To display properly in the browsers, I have used ZWNJ characters to control the combining of certain Bengali characters, in particular U+09B0 and U+09AE when followed by U+09CD, U+09C7, and U+09C1.

I am following the guidelines (as best I understand them) found in:
1. http://unicode.org/review/pr-9.pdf
2. https://en.wikipedia.org/wiki/Zero-width_non-joiner
3. http://www.unicode.org/L2/L2006/06053-zwj-bengali-lig.pdf
4. http://unicode.org/review/pr-30.pdf
5. https://en.wikipedia.org/wiki/Bengali_alphabet

Prince does not seem to handle the ZWNJ character in the same manner as the browsers.
Following some suggestions on the Forum, I have added:
prince-text-replace: '\200C' '\200B'
to the CSS file (substituting ZWSP for ZWNJ).

This fixes most of the display issues. However, one character still does not display properly.

Reference (3) especially discusses non-ligature and ligature forms of combined characters. I think the troublesome character is one of these ligature characters whose "normal form" is as non-ligatured.

I have attached:
1. BengaliTest.html - the sample HTML page
2. TroublesomeText.png - shows which characters are not shown properly in PDF
3. PrintIt.css - the CSS file
4. BengaliTest-NoTextReplace.pdf - resulting PDF without the text replace
5. BengaliTest-TextReplace.pdf - resulting PDF with the text replace

TroublesomeText.png is a screen shot of the browser output, showing the proper display. The outlined character do not show properly in the .pdfs.
  1. BengaliTest-NoTextReplace.pdf12.7 kB
  2. BengaliTest-TextReplace.pdf12.6 kB
  3. BengaliTest.html0.4 kB
  4. PrintIt.css0.2 kB
  5. TroublesomeText.png18.8 kB
mikeday
Thank you for the very detailed test case! We will investigate this issue.
dennis.leas
Do you have an updated status on this issue?

At this point we are shipping documents with images of Bengali text because we can't use Prince to render the Bengali.
mikeday
We are still investigating. Currently zwnj characters are stripped before Indic shaping takes place, and preserving them until later in the pipeline will require some care.
mikeday
We have identified a possible solution which we can release for testing in our next build in two weeks time.

One aspect I am still a bit confused by is exactly what effects a zwnj can have depending on where it appears, for example just before a U+9B0 reph character at the end of a word.
dennis.leas
From what I can tell, the "Proposed Solution" section of http://www.unicode.org/L2/L2006/06053-zwj-bengali-lig.pdf gives this information:

******
"Whereas Bengali consonant conjuncts are formed using virama, virama is not appropriate in this case: the inherent vowel is not killed but is overridden by the vowel mark, and to introduce consonant + virama + vowel sequences would potentially destabilize the encoding model for Indic scripts.

Instead, these consonant-vowel conjoined forms can be treated as ligatures, and the general function of ZWJ and ZWNJ can be used for requesting or blocking the formation of ligatures.
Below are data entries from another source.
===== src/sonic_pkg.sv =====
// Link widths, block lock thresholds, gearbox and ring buffer geometry
`default_nettype none

package sonic_pkg;

   // Transceiver word and 64b/66b block widths
   localparam int xcvr_width    = 40;
   localparam int block_width   = 66;
   localparam int payload_width = 64;

   // Ring word carries two payloads
   localparam int ring_width      = 128;
   localparam int ring_addr_width = 8;
   localparam int ring_ptr_width  = 9;
   localparam int ring_words      = 2 ** ring_addr_width;

   // Lock acquisition and loss thresholds, in headers
   localparam int lock_good_count  = 64;
   localparam int unlock_window    = 64;
   localparam int unlock_bad_count = 16;

   // Flops per clock domain crossing
   localparam int sync_stages = 2;

   // Gearbox residue holds one new word over at most 65 leftover bits
   localparam int gb_residue_width = xcvr_width + block_width - 1;
   localparam int gb_fill_width    = $clog2(gb_residue_width + 1);
   localparam logic [gb_fill_width-1:0] gb_fill_step  = gb_fill_width'(xcvr_width);
   localparam logic [gb_fill_width-1:0] gb_fill_block = gb_fill_width'(block_width);

   // Block alignment offset, 0 to 65
   localparam int block_offset_width = $clog2(block_width);
   localparam logic [block_offset_width-1:0] offset_max = block_offset_width'(block_width - 1);

   // Counter widths and terminal values for the lock FSM
   localparam int good_cnt_width   = $clog2(lock_good_count);
   localparam int window_cnt_width = $clog2(unlock_window);
   localparam int bad_cnt_width    = $clog2(unlock_bad_count);
   localparam logic [good_cnt_width-1:0]   good_cnt_max   = good_cnt_width'(lock_good_count - 1);
   localparam logic [window_cnt_width-1:0] window_cnt_max = window_cnt_width'(unlock_window - 1);
   localparam logic [bad_cnt_width-1:0]    bad_cnt_max    = bad_cnt_width'(unlock_bad_count - 1);

endpackage

`default_nettype wire

===== src/sonic_gearbox_40_66.sv =====
// 40-to-66 bit gearbox with residue buffer and block strobe
`timescale 1ns/1ps
`default_nettype none

module sonic_gearbox_40_66
   import sonic_pkg::*;
(
   input  wire                     wr_clock,
   input  wire                     rst_n,
   input  wire  [xcvr_width-1:0]   data_in,
   output logic [block_width-1:0]  gearbox_data,
   output logic                    gearbox_valid
);

   // Leftover bits, oldest at bit 0
   logic [gb_residue_width-1:0] residue;
   // Number of valid bits in residue, always below 66
   logic [gb_fill_width-1:0]    fill;

   // Residue with the new word stacked on top
   logic [gb_residue_width-1:0] merged;
   logic [gb_fill_width-1:0]    fill_sum;
   // A whole block is present this cycle
   logic                        block_ready;

   always_comb begin
      // New word lands right above the valid residue bits
      merged = residue |
               ({{(gb_residue_width - xcvr_width){1'b0}}, data_in} << fill);
      fill_sum    = fill + gb_fill_step;
      block_ready = (fill_sum >= gb_fill_block);
   end

   // Residue and fill bookkeeping
   always_ff @(posedge wr_clock or negedge rst_n) begin
      if (!rst_n) begin
         residue       <= '0;
         fill          <= '0;
         gearbox_valid <= 1'b0;
      end else begin
         // Strobe one cycle after 66 bits are first available
         gearbox_valid <= block_ready;
         if (block_ready) begin
            // Drop the emitted block, zeros fill from the top
            residue <= merged >> block_width;
            fill    <= fill_sum - gb_fill_block;
         end else begin
            residue <= merged;
            fill    <= fill_sum;
         end
      end
   end

   // Oldest 66 bits form the outgoing block
   always_ff @(posedge wr_clock) begin
      if (block_ready) begin
         gearbox_data <= merged[block_width-1:0];
      end
   end

   // 33 words in, 20 blocks out, one block per cycle at most
   // since 40 new bits never cover two blocks

endmodule

`default_nettype wire


===== config.mk =====
export PLATFORM = sky130hd
export DESIGN_NAME = sonic_gearbox_40_66
export DESIGN_NICKNAME = d
export VERILOG_FILES = /design/src/sonic_pkg.sv /design/src/sonic_gearbox_40_66.sv
export SDC_FILE = /design/constraint.sdc
export NUM_CORES = 1
export LEC_CHECK = 0
export BUFFER_PORTS_ARGS = -buffer_cell sky130_fd_sc_hd__buf_2
export CORE_UTILIZATION = 40
export CTS_CLUSTER_DIAMETER = 30
export DETAILED_ROUTE_END_ITERATION = 16
export SKIP_CTS_REPAIR_TIMING = 1
export SYNTH_ARGS = -nofsm -noshare
export SYNTH_HDL_FRONTEND = slang
export SYNTH_SLANG_ARGS = --single-unit
export TNS_END_PERCENT = 100

===== constraint.sdc =====
create_clock -name wr_clock -period 8.4 [get_ports wr_clock]
set_input_delay 1.68 -clock wr_clock [delete_from_list [all_inputs] [get_ports wr_clock]]
set_output_delay 1.68 -clock wr_clock [all_outputs]
set_load 0.01 [all_outputs]

==> implementation parameters, run 1 <==
Parameter                              Value

Timing
  Shortest clock period the worst path allows after layout    4.00 ns
  Max Clk Rate    0.250 GHz
  Unrepaired setup endpoints after global routing    no
  Transition at the pin with the smallest max-transition slack    1.23 ns
  Final number of setup-violating endpoints    0
  Remaining max-slew budget at the tightest pin    0.168
  Count of pins over their slew limit    0
  Final worst-path setup slack    4.40 ns
  Period utilisation layout    0.476
  Min Hold Slack    0.494 ns
  Sum of negative setup slack    0 ns
  Count of endpoints failing hold in the final timing report    0
  Worst Skew    0.0102 ns

Power and ir drop
  Post-layout power    1.82 mW
  Psw    0.471 mW
  Ratio of total power to cell area    164 mW/mm^2
  Switching power as a share of total power    0.259
  Sequential group share of total power    0.503
  Reported leakage power    4.61 nW
  Portion of total power attributed to the clock network    0.424
  P_int    1.35 mW
  Part of the total power dissipated in combinational logic    0.073
  Worst ir drop on vdd    0.123 mV

Clock tree
  Root buffer selected by CTS    sky130_fd_sc_hd__clkbuf_16
  Clock edge transition at the registers on the reported setup and hold paths    0.08 ns
  H-tree lvl count    4
  Clock Sink Count    178
  Clock tree from TritonCTS    done
  Number of buffers inserted during clock tree synthesis    17
  Clock tree buffer depth    2
  Later-pin clock latency in the skew report    0.44 ns

Synth
  Number of warning messages in the yosys log    0
  Number of different library cells in the post-synthesis netlist    65
  Largest cells by area after synthesis    sky130_fd_sc_hd__dfrtp_1, sky130_fd_sc_hd__edfxtp_1, sky130_fd_sc_hd__mux4_2
  Avg Synthesized Cell Area    11.3 sq um
  EDFF count, synth    66
  Primary FF master, synth    sky130_fd_sc_hd__dfrtp_1
  Cell type contributing the most total cell area after synthesis    sky130_fd_sc_hd__dfrtp_1
  Post-synthesis cell count    863
  Proportion of synthesized chip area in sequential cells    0.489
  Commonest cells post-synth    sky130_fd_sc_hd__dfrtp_1, sky130_fd_sc_hd__nor2_1, sky130_fd_sc_hd__edfxtp_1
  Post-synthesis register bit count    178
  Share of synthesized registers carrying an async set or reset    0.629
  Syn nets    909
  Post-synthesis cell area    0.00978 sq mm
  Area fraction of the dominant cell type after synthesis    0.287

Setup path
  Buffers plus inverters on the worst setup path    4
  Worst-case register-to-register setup slack    4.40 ns
  Master of the slowest instance on the critical path    sky130_fd_sc_hd__buf_4
  Timing endpoint of the critical path    fill[3]
  Data required, critical path    8.70 ns
  Crit path depth    10
  Startpoint of the most critical register-to-register path    fill[1]
  Setup crit start kind    flop
  Cell breakdown of the critical path    buf_4, inv_1, ha_1, nor2b_1, o211ai_1, nand2b_1, inv_6, buf_4, nand2_1, xnor2_1
  CP Data Arrival Time    4.30 ns
  Critical path peak fanout    125
  Endpoint kind of the worst setup timing path    flop
  Cell count of the worst reg-to-reg path    10
  Worst setup path class    reg -> reg
  Gate family responsible for the most delay along the worst path    buffers and inverters
  Maximum cell stage delay along the critical path    0.77 ns
  Worst setup path start    fill[1]
  Capture instance of the worst register-to-register path    fill[3]
  Top cell by count, worst path    sky130_fd_sc_hd__buf_4

Placement
  Post-Place Setup Slack    4.35 ns
  RePlAce Congestion    0.884
  Half-perimeter wire length after placement    20200 microns
  Number of buffers inserted by port buffering    108

Routing
  # DRC    0
  Final antenna-violating net count    0
  Per-cell via count in the routed design    6.22
  Total via count after detailed routing    7905
  First-pass DRT Iterations    6
  Average wire per cell in the routed design    23.9 microns
  Drt initial violations    788
  WL final    30400 microns

Layout
  Count of nets after finishing    985
  Share of layout cells above drive strength 1    0.261
  Ant diodes    0
  Sequential cell area    0.00479 sq mm
  Count of filler cells inserted in the layout    2208
  Area of combinational cells with multiple inputs    0.00462 sq mm
  Synthesis-to-finish area growth    13.1%

Floorplan
  Io pins    109
  Area enclosed by the die boundary    0.0251 sq mm
  Initial Util    0.412
  # rows    56
  X dimension of the die    158 microns
  Die H    158 microns
  Core Region    0.0238 sq mm

Min path
  Class of the tightest hold or removal check    reg -> reg
  Source of the worst hold timing path    residue[40]
  Count of cells along the worst hold path    2

Global route
  Sum of overflow across all layers after global routing    0
  Total routing usage reported by global routing    0.253
  Global-route wire length before repair    46300 microns
  Via count of the first global-routing pass    7454
  Maximum number of pins on one net before global-route repair    126
  Number of antenna violations at the first check in global routing    0

Flow run
  Number of max-capacitance violations reported    0

Status
  Outcome    completed
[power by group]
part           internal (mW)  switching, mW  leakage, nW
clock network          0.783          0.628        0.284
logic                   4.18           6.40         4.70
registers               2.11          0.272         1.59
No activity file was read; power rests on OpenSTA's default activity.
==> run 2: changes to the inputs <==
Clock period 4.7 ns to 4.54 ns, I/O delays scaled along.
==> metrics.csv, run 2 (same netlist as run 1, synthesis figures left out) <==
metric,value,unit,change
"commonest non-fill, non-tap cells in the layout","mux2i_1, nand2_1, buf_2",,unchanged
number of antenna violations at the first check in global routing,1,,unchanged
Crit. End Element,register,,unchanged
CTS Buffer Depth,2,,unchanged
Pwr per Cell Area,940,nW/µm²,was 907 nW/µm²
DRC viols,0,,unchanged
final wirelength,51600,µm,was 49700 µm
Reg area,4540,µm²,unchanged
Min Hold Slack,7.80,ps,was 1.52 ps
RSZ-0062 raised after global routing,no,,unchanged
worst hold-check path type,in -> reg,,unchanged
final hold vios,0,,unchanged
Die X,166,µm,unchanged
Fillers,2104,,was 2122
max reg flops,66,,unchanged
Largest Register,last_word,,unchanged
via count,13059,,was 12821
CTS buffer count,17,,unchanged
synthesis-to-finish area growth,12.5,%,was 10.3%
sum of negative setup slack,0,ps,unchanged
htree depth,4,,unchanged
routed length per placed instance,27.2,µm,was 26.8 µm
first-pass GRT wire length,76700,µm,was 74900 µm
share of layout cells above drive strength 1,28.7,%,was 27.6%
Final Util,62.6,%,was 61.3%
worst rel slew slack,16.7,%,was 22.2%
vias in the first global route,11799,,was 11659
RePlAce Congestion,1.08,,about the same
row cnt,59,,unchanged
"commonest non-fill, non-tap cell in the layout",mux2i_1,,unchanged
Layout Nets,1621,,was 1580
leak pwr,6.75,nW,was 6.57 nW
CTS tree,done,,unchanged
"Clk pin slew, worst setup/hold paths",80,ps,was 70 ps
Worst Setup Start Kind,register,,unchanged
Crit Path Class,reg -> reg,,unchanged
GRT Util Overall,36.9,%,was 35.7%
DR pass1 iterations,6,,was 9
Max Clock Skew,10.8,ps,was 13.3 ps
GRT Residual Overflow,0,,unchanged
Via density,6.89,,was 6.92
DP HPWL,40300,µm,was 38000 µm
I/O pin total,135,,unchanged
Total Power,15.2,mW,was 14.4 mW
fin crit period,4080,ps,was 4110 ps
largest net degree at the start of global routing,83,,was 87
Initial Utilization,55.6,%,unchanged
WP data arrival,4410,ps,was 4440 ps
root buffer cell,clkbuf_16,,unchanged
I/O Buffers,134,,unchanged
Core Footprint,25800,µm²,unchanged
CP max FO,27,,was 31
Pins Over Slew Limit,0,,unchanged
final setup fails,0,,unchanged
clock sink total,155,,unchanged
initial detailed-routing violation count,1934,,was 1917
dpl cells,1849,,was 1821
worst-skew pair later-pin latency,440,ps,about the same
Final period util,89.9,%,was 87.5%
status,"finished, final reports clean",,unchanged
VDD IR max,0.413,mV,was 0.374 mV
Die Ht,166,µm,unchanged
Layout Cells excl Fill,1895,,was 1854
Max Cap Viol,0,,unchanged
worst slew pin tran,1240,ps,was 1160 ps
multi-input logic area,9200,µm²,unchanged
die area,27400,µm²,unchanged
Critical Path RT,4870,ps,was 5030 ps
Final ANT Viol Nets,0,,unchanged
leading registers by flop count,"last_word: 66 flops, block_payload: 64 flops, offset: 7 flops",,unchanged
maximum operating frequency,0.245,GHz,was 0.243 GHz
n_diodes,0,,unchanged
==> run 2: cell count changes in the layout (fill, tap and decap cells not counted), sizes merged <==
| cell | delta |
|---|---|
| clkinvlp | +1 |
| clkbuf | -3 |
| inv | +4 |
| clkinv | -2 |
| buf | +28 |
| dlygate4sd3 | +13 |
==> src/fir_out_stage.sv <==
`timescale 1ns/1ps

module fir_out_stage (
        input  logic               s00_axis_aclk,
        input  logic               rst_n,
        input  logic               in_valid,
        input  fir_pkg::acc_t      result,
        input  logic               result_last,
        input  logic               m00_axis_tready,
        output logic               in_ready,
        output logic               accept,
        output logic               m00_axis_tvalid,
        output fir_pkg::bus_word_t m00_axis_tdata,
        output logic               m00_axis_tlast
);
        import fir_pkg::*;

        logic deliver;

        // room when the register is empty or is being emptied this cycle
        assign in_ready = !m00_axis_tvalid || m00_axis_tready;
        assign accept   = in_valid && in_ready;
        assign deliver  = m00_axis_tvalid && m00_axis_tready;

        always_ff @(posedge s00_axis_aclk or negedge rst_n) begin
                if (!rst_n) begin
                        m00_axis_tvalid <= 1'b0;
                end else if (accept) begin
                        m00_axis_tvalid <= 1'b1;
                end else if (deliver) begin
                        m00_axis_tvalid <= 1'b0;
                end
        end

        // word and tlast only change on accept, so they hold while stalled
        always_ff @(posedge s00_axis_aclk) begin
                if (accept) begin
                        m00_axis_tdata <= bus_word_t'(result);
                        m00_axis_tlast <= result_last;
                end
        end

endmodule
### config.mk
export PLATFORM = sky130hd
export DESIGN_NAME = fixed_divide
export DESIGN_NICKNAME = d
export VERILOG_FILES = /design/src/common/hit_pkg.sv /design/src/divider/fixed_divide.sv /design/src/hdl/vec_fifo.sv
export SDC_FILE = /design/constraint.sdc
export NUM_CORES = 1
export LEC_CHECK = 0
export ABC_CLOCK_PERIOD_IN_PS = 7170
export BUFFER_PORTS_ARGS = -buffer_cell sky130_fd_sc_hd__buf_2
export CORE_MARGIN = 8
export CORE_UTILIZATION = 45
export CTS_BUF_LIST = sky130_fd_sc_hd__clkbuf_4 sky130_fd_sc_hd__clkbuf_8
export DETAILED_ROUTE_END_ITERATION = 8
export SLEW_MARGIN = 30
export SYNTH_ARGS = -nofsm -noshare
export SYNTH_HDL_FRONTEND = slang
export SYNTH_SLANG_ARGS = --single-unit
### constraint.sdc
create_clock -name clock -period 7.17 [get_ports clock]
set_input_delay 0.3585 -clock clock [delete_from_list [all_inputs] [get_ports clock]]
set_output_delay 0.3585 -clock clock [all_outputs]
set_load 0.01 [all_outputs]
File: config.mk
export PLATFORM = sky130hd
export DESIGN_NAME = llc_evict_mem
export DESIGN_NICKNAME = d
export VERILOG_FILES = /design/src/hdl/llc_pkg.sv /design/src/hdl/llc_evict_mem.sv
export SDC_FILE = /design/constraint.sdc
export NUM_CORES = 1
export LEC_CHECK = 0
export BUFFER_PORTS_ARGS = -buffer_cell sky130_fd_sc_hd__buf_2
export CORE_MARGIN = 1
export CORE_UTILIZATION = 38
export CTS_CLUSTER_DIAMETER = 150
export CTS_CLUSTER_SIZE = 28
export DETAILED_ROUTE_END_ITERATION = 8
export HOLD_SLACK_MARGIN = 0.06
export PLACE_DENSITY_LB_ADDON = 0.1
export SYNTH_ARGS = -nofsm -noshare
export SYNTH_HDL_FRONTEND = slang
export SYNTH_SLANG_ARGS = --single-unit
File: constraint.sdc
create_clock -name clk -period 4.4 [get_ports clk]
set_input_delay 0.22 -clock clk [delete_from_list [all_inputs] [get_ports clk]]
set_output_delay 0.22 -clock clk [all_outputs]
set_load 0.01 [all_outputs]
File: src/hdl/llc_pkg.sv
`default_nettype none

package llc_pkg;

    // cache geometry
    localparam int num_ways = 4;
    localparam int llc_set_bits = 8;
    localparam int llc_way_bits = 2;
    localparam int llc_tag_bits = 16;
    localparam int llc_state_bits = 3;
    localparam int line_bits = 128;
    localparam int num_sharers = 16;

    // banking per field array, top set bits pick the bank
    localparam int line_bank_bits = 1;
    localparam int tag_bank_bits = 1;
    localparam int state_bank_bits = 0;
    localparam int dirty_bank_bits = 0;
    localparam int sharers_bank_bits = 0;
    localparam int evict_bank_bits = 1;

    typedef logic [llc_set_bits-1:0] llc_set_t;

    typedef logic [llc_way_bits-1:0] llc_way_t;

    typedef logic [line_bits-1:0] line_t;

    typedef logic [llc_tag_bits-1:0] llc_tag_t;

    typedef logic [llc_state_bits-1:0] llc_state_t;

    typedef logic [num_sharers-1:0] sharers_t;

    // one bit per way, used for flush masks and way write enables
    typedef logic [num_ways-1:0] way_mask_t;

endpackage

`default_nettype wire
File: src/hdl/llc_evict_mem.sv
`timescale 1ns/1ps
`default_nettype none

module llc_evict_mem (
    input  logic               clk,
    input  logic               rst_n,
    input  llc_pkg::llc_set_t  set,
    input  logic               rd_en,
    input  logic               wr_en,
    input  llc_pkg::llc_way_t  wr_data,
    output llc_pkg::llc_way_t  rd_data
);

    localparam int bank_bits = llc_pkg::evict_bank_bits;
    localparam int num_banks = 1 << bank_bits;
    localparam int entry_bits = llc_pkg::llc_set_bits - bank_bits;

    logic [entry_bits-1:0] entry;
    logic [bank_bits-1:0] wr_bank;
    logic [bank_bits-1:0] rd_bank;
    llc_pkg::llc_way_t bank_rd_data [num_banks];

    assign entry = set[entry_bits-1:0];
    assign wr_bank = set[llc_pkg::llc_set_bits-1 -: bank_bits];

    genvar b;
    generate
        for (b = 0; b < num_banks; b++) begin : g_bank
            llc_pkg::llc_way_t mem [2**entry_bits];
            llc_pkg::llc_way_t rd_q;

            always_ff @(posedge clk) begin
                if (rd_en) begin
                    rd_q <= mem[entry];
                end
                if (wr_en && (wr_bank == bank_bits'(b))) begin
                    mem[entry] <= wr_data;
                end
            end

            assign bank_rd_data[b] = rd_q;
        end
    endgenerate

    always_ff @(posedge clk or negedge rst_n) begin
        if (!rst_n) begin
            rd_bank <= '0;
        end else if (rd_en) begin
            rd_bank <= wr_bank;
        end
    end

    assign rd_data = bank_rd_data[rd_bank];

endmodule

`default_nettype wire

==> run_results.csv <==
group,metric,value,unit
outcome,status,"finished clean",
power_and_ir_drop,finalPower,8.576,mW
global_routing,track_usage,23.61,%
power_and_ir_drop,pwr-share-clk,29.1,%
cts,insertion_delay,0.59,ns
cts,cts_max_path_buffers,3,
floorplan,dieHeight,238.5,um
cts,ctsResizeCount,0,
cells_and_area,diodes,0,
setup_path,reg2reg_slack,2.19,ns
setup_path,critPathLaunch,"set[1]",
timing,tightest_slew,1.270,ns
routing,drtAntennaViolNets,0,
setup_path,cp-start-kind,"input pin",
logic_synthesis,ys_seq_area_share,72.99,%
cts,root_buffer,"clkbuf_16",
logic_synthesis,syn_area,21260,um2
logic_synthesis,syn_nets,1455,
cells_and_area,final_nets,1446,
cts,clock-sinks,517,
cells_and_area,fin_util,41.55,%
timing,clock.fmax,0.3602,GHz
placement,dp_hpwl,40.63,mm
routing,routed_wl,66.49,mm
timing,setup_viol,0,
setup_path,crit_chain,"buf_4, and2_1, buf_4, nand2_1, nor2_1",
power_and_ir_drop,p_int,6.588,mW
timing,rsz0062_at_grt,"no",
logic_synthesis,syn_area_per_cell,14.75,um2
global_routing,antenna_found_initial,0,
timing,timing.setup.tns,0,ns
routing,wire_per_inst,30.39,um
power_and_ir_drop,power_frac_seq,63.4,%
routing,drtIter0Drc,1310,
timing,clock_skew,0.02507,ns
setup_path,path_class,"input pin to flip-flop",
routing,post-route-drc-count,0,
cts,cts_htree_levels,1,
cts,path_clk_slew,0.11,ns
floorplan,dieArea,56900,um2
job,max-cap-violations,0,
floorplan,io_pins,16,
placement,port_buffers,15,
cells_and_area,syn2layout_area_growth,7.880,%
power_and_ir_drop,p_per_area,373.9,nW/um2
routing,vias,12890,
floorplan,coreArea,55200,um2
floorplan,start_util,38.52,%
logic_synthesis,ys_types,70,
floorplan,row_count,86,
timing,min_period,2.777,ns
floorplan,die_x,238.5,um
logic_synthesis,synth_edf_count,516,
global_routing,grt_max_degree,124,
timing,min_period_over_period,63.10,%
logic_synthesis,synth-seq-cells,517,
min_path,hp-class,"input pin to flip-flop",
routing,vias_per_cell,5.889,
setup_path,r2r-end,"g_bank[0].rd_q[1]",
placement,place_area,22280,um2
setup_path,reg2reg_depth,6,
cells_and_area,final_common_cell,"edfxtp_1",
power_and_ir_drop,p_comb_share,7.5,%
cells_and_area,stdcell_area,22940,um2
power_and_ir_drop,p_sw,1.988,mW
timing,hold_violations,0,
logic_synthesis,netlist_instances,1441,
setup_path,cp-end-kind,"flip-flop",
cells_and_area,drive_gt1_share,10.83,%
setup_path,r2r-start,"g_bank[0].mem[16][1]",
power_and_ir_drop,worst_ir_drop_vdd,0.2861,mV
routing,drt_pre_antenna_iters,5,
timing,relSlewSlack,15.16,%
power_and_ir_drop,p_sw_share,23.18,%
setup_path,required,4.67,ns
setup_path,crit_arrival,3.04,ns
logic_synthesis,async_flop_share,0.1934,%
logic_synthesis,ys_warn_count,0,
global_routing,grt_first_pass_wirelength,95.79,mm
cts,numCtsBuffers,22,
cells_and_area,mostFrequentLayoutCells,"516 x edfxtp_1, 272 x nor2_1, 68 x buf_4",
setup_path,critPathCapture,"g_bank[1].mem[75][0]",
cts,post-cts-setup-buffers,0,
power_and_ir_drop,leakagePower,6.922,nW
setup_path,critPathMaxFanout,49,
timing,drv_slew,0,
setup_path,cp_slowest_stage_delay,0.77,ns
setup_path,cpMaxStageDelayCell,"and2_1",
global_routing,grt_overflow,0,
placement,routabilityCongestion,0.7996,
global_routing,grt_pass1_vias,13200,
setup_path,cp_common_cell,"buf_4",
cts,cts_tree,"built",
logic_synthesis,synthFlopType,"edfxtp_1",
[synthesized netlist by cell type (all sizes together) (3+ instances only)]
master / number / share of area [%]
nor2: 275 / 4.9
nand2b: 8 / 0.24
a22o: 32 / 1.3
edfxtp: 516 / 73
mux2: 16 / 0.85
a22oi: 34 / 1.2
nand3: 6 / 0.14
a21oi: 47 / 1.1
nor2b: 17 / 0.50
mux4: 20 / 2.1
and2: 6 / 0.19
a31oi: 5 / 0.15
mux2i: 57 / 2.7
buf: 55 / 1.5
a32oi: 3 / 0.12
o221ai: 6 / 0.25
o21ai: 27 / 0.64
a221o: 14 / 0.66
and3: 3 / 0.088
clkbuf: 63 / 1.1
a211oi: 7 / 0.25
o2bb2ai: 7 / 0.29
a21o: 4 / 0.14
o22a: 6 / 0.25
nand2: 62 / 1.1
o22ai: 31 / 0.91
nand4: 3 / 0.088
a221oi: 63 / 2.6
nor3: 5 / 0.12
[logic make-up after synthesis]
group / share of synthesized area, %
buffers and inverters: 2.648
and+or+nand+nor: 7.886
AOI/OAI and AO/OA: 10.82
DFF: 72.99
muxes: 5.649
[worst min-delay path by stage]
stage          slack (ns)       start  cells after the start              endpoint
5_1_grt              0.23      set[5]                      3     g_bank[0].rd_q[0]
4_1_cts              0.20      set[5]                      3     g_bank[0].rd_q[0]
6_report             0.21  wr_data[1]                      1  g_bank[1].mem[69][1]
3_3_place_gp       -0.005       rst_n                      1               rd_bank
3_5_place_dp       -0.003       rst_n                      1               rd_bank
2_1_floorplan       -0.08       rst_n                      0               rd_bank
[layout make-up]
type | count | area, um2
fillers | 5144 | 32260
flip-flops and latches | 517 | 15520
multi-input cells | 803 | 5205
well taps | 748 | 935.9
repair buffers | 85 | 643.1
clock buffers | 31 | 605.6
clock inverters | 1 | 16.27
inverters | 3 | 11.26
[per-layer routing]
metal  up-vias  GRT usage, %  part of all wire, %
li1       5568             -                    -
met1      6823         32.94                   44
met2       425         39.71                   49
met3        70         2.760                  5.6
met4         0         5.070                  2.0
met5         -             0                    0
[critical path, delay by kind of cell]
kind | cells | cell delay, ns
buffers and inverters | 2 | 0.94
AND/OR/NAND/NOR | 3 | 1.78
[registers in the layout (all words and copies together), names as in the netlist]
name         cells
rd_bank          1
g_bank.mem     512
g_bank.rd_q      4
[repair_timing]
item / CTS / global route
hold buffers: 4 / 0
endpoints found under the setup margin: 0 / 0
endpoints found under the hold margin: 6 / 0
[per-stage QoR]
step	instances	hold slack [ns]	setup slack (ns)
global route	2188	0.2292	1.411
floorplan	1441	-0.07559	2.373
CTS	2188	0.1976	1.594
detailed placement	2152	-0.002764	0.9714
finish	2188	0.2133	1.623
global placement	2152	-0.004979	0.9636
[power groups by stage]
stage	registers, mW	logic (mW)	clock network (mW)
5_1_grt	5.44	0.680	2.69
4_1_cts	5.43	0.647	2.55
2_1_floorplan	5.54	0.327	0
6_report	5.44	0.645	2.50
3_5_place_dp	5.55	0.643	0
3_3_place_gp	5.55	0.645	0
No activity file was read; power rests on OpenSTA's default activity.
<file path="config.mk">
export PLATFORM = sky130hd
export DESIGN_NAME = llc_field_bank
export DESIGN_NICKNAME = d
export VERILOG_FILES = /design/src/hdl/llc_pkg.sv /design/src/hdl/llc_field_bank.sv /design/src/hdl/llc_bram.sv
export SDC_FILE = /design/constraint.sdc
export NUM_CORES = 1
export LEC_CHECK = 0
export ABC_AREA = 1
export BUFFER_PORTS_ARGS = -buffer_cell sky130_fd_sc_hd__clkbuf_2
export CORE_MARGIN = 8
export CORE_UTILIZATION = 35
export DETAILED_ROUTE_END_ITERATION = 8
export PLACE_DENSITY = 0.59
export SKIP_CTS_REPAIR_TIMING = 1
export SYNTH_ARGS = -nofsm -noshare
export SYNTH_HDL_FRONTEND = slang
export SYNTH_SLANG_ARGS = --single-unit
</file>
<file path="constraint.sdc">
create_clock -name clk -period 2.17 [get_ports clk]
set_input_delay 0.217 -clock clk [delete_from_list [all_inputs] [get_ports clk]]
set_output_delay 0.217 -clock clk [all_outputs]
set_load 0.01 [all_outputs]
</file>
Thus, a given font implementation can choose whether or not to treat the “ligature” forms as defaults. If the non-ligated form is the default, then ZWJ can be used to request the ligature; for example: [example in table]

But if the ligated form is the default, then ZWNJ can be used to block the ligature: [another example in table]"
******

So in my example, the zwnj serves to block the ligature. I've attached an HTML file to illustrate.
  1. BengaliTest - ZWNJ.html0.6 kB
    Ligated vs. Non-ligated forms
mikeday
Great thanks, I'm getting that example right at least. :D
dennis.leas
How is the work proceeding on this issue? I will be pleased to run any tests if that would be helpful.
mikeday
Sorry there was some delay due to the travel, but I think the issues are all fixed now and we should be able to release an updated build early next week.
mikeday
The latest build is now available with the support for zwnj characters in Bengali and other Indic scripts. Please let me know if you encounter any issues! :)

Edited by mikeday

dennis.leas
It works!

We also tested some other languages which use Devanagri script (real bare bones testing): Hindi, Nepali, besides Bengali.

Much thanks to you and your dev team for rapid turn-around.
mikeday
Great, thanks for your help with this issue!
twardoch
The fontkit OpenType Layout engine (written in JS) now supports Indic scripts:
https://www.princexml.com/forum/topic/3638/plans-for-modernized-opentype-font-format-support?p=1#18285

It might be possible to use it within Prince instead of the built-in engine if problems persist.